WORK TO BE COMPLETED
Copy nothing but the lines below running from the line containing "o211ai_1,3,22.52" through the line containing "buffers inserted | 17 | 9", both end lines included.

Entries taken from a collection:
+===+

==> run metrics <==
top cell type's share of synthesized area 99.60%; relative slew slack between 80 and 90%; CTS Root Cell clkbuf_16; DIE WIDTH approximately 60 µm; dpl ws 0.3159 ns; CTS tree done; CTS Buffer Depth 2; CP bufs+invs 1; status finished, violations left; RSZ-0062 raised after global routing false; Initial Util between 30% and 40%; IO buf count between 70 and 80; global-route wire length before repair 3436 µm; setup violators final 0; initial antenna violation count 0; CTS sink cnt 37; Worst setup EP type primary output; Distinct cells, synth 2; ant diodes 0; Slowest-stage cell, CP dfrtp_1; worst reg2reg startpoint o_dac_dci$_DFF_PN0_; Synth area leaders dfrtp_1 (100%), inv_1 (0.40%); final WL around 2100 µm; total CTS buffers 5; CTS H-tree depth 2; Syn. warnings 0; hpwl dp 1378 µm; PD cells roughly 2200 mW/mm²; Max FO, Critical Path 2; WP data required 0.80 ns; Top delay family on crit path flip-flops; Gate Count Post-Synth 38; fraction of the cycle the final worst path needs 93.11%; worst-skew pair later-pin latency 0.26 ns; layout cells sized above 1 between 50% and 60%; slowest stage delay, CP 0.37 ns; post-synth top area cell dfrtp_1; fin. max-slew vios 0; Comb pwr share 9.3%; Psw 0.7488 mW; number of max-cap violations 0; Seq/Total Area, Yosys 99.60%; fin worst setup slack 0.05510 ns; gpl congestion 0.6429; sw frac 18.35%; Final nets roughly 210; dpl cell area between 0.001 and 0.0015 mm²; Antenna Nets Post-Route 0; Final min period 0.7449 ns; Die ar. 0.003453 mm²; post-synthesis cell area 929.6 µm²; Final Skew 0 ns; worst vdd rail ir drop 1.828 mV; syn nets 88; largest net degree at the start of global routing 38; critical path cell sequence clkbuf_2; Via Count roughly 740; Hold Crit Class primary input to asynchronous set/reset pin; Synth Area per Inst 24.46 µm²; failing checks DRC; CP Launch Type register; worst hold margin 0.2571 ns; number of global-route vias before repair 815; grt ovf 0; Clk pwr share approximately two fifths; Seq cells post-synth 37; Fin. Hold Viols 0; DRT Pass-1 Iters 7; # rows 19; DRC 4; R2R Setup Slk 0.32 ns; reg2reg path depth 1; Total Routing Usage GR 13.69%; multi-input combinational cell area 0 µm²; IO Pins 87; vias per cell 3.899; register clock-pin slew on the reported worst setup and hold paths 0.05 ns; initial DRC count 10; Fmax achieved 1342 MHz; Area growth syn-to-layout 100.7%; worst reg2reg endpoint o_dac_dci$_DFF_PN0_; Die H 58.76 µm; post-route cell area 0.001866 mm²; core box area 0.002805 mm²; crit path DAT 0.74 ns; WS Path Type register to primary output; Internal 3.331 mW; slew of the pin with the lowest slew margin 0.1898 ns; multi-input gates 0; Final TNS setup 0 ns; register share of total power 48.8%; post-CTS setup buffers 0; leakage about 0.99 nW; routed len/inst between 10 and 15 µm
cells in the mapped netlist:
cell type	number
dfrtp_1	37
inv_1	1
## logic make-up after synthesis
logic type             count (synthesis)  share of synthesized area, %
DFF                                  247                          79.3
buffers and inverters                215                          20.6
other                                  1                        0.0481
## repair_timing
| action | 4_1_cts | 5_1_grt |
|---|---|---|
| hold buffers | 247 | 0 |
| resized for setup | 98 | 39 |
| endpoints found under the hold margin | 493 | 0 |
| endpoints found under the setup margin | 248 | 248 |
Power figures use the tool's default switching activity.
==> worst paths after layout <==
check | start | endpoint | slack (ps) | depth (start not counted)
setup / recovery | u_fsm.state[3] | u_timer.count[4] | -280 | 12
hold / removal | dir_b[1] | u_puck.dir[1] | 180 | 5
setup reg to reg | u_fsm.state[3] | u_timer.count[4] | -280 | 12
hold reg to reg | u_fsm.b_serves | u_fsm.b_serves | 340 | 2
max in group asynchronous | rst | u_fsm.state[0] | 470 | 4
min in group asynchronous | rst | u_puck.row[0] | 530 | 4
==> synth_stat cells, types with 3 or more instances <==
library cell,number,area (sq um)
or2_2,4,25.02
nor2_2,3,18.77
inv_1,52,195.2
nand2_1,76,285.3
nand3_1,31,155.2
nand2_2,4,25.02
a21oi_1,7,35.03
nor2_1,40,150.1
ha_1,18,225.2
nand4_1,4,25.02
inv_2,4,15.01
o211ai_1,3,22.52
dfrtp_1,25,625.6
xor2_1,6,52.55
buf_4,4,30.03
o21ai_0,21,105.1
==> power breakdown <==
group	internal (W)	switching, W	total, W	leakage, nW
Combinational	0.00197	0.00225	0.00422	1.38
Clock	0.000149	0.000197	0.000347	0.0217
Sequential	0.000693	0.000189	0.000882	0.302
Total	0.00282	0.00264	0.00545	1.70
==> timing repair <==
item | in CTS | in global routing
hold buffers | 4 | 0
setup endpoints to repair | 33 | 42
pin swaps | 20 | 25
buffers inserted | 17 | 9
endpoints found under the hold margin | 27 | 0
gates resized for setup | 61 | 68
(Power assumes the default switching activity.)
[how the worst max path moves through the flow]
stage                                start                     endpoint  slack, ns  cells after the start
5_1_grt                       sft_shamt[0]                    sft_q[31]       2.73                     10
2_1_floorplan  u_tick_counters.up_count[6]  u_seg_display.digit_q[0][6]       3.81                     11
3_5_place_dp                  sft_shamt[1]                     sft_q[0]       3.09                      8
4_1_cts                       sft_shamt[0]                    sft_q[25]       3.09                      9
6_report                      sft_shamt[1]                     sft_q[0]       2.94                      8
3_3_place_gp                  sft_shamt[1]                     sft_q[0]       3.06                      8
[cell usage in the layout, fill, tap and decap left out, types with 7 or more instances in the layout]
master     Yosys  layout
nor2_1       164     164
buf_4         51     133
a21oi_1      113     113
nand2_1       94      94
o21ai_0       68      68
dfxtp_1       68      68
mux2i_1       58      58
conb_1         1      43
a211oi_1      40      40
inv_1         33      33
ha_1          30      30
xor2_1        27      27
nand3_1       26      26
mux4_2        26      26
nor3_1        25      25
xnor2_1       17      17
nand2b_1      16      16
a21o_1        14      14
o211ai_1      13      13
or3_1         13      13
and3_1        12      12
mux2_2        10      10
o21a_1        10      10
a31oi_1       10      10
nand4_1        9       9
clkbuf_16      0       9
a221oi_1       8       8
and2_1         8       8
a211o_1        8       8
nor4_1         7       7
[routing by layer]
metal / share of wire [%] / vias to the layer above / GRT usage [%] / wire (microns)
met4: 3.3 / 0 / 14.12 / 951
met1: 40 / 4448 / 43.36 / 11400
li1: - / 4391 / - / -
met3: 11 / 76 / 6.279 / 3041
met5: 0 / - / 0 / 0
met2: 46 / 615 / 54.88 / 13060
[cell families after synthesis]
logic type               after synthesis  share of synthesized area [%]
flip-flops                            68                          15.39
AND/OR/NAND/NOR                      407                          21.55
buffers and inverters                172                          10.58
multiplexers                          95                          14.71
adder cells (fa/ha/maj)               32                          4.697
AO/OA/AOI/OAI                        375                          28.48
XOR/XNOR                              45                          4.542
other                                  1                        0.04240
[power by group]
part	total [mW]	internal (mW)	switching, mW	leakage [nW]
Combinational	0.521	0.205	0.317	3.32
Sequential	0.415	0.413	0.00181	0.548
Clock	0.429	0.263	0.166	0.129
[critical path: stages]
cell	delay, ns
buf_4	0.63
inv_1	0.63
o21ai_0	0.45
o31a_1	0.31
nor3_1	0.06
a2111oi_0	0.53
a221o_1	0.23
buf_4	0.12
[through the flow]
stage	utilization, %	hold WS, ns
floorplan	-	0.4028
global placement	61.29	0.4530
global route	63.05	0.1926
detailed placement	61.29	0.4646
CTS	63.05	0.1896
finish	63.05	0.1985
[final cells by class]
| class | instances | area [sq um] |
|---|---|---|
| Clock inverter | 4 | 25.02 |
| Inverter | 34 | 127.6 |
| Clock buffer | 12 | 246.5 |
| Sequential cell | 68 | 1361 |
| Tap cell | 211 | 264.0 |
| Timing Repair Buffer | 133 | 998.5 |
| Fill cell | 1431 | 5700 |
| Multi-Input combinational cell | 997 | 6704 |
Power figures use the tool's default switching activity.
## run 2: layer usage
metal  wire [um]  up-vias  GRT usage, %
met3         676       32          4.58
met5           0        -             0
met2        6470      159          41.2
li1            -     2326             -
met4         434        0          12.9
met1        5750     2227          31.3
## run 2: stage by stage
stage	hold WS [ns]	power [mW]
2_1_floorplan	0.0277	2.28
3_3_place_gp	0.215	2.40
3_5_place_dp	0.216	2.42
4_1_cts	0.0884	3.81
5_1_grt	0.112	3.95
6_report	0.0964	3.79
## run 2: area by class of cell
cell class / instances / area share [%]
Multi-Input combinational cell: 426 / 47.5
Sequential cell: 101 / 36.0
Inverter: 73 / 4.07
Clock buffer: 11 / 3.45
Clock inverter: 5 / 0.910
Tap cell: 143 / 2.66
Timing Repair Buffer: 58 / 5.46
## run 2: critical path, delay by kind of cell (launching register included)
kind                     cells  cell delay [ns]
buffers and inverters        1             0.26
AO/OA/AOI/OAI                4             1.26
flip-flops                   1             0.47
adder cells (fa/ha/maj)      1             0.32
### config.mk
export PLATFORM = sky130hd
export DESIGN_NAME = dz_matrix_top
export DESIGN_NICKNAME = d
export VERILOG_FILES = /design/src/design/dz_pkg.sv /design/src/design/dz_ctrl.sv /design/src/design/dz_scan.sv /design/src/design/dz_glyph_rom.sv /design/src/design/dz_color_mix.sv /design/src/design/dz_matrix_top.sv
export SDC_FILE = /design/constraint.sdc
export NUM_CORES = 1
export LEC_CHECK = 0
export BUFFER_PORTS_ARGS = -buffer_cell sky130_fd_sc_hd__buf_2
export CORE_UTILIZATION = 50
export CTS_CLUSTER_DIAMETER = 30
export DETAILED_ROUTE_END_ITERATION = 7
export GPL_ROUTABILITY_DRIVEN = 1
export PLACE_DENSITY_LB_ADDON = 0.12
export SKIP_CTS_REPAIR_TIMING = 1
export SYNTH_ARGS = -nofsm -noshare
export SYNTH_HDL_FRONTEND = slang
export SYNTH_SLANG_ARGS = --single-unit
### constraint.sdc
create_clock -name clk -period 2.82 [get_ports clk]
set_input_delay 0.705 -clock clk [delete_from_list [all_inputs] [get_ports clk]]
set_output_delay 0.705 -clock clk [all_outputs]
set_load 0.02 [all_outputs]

+===+

RESPONSE BOX
o211ai_1,3,22.52
dfrtp_1,25,625.6
xor2_1,6,52.55
buf_4,4,30.03
o21ai_0,21,105.1
==> power breakdown <==
group	internal (W)	switching, W	total, W	leakage, nW
Combinational	0.00197	0.00225	0.00422	1.38
Clock	0.000149	0.000197	0.000347	0.0217
Sequential	0.000693	0.000189	0.000882	0.302
Total	0.00282	0.00264	0.00545	1.70
==> timing repair <==
item | in CTS | in global routing
hold buffers | 4 | 0
setup endpoints to repair | 33 | 42
pin swaps | 20 | 25
buffers inserted | 17 | 9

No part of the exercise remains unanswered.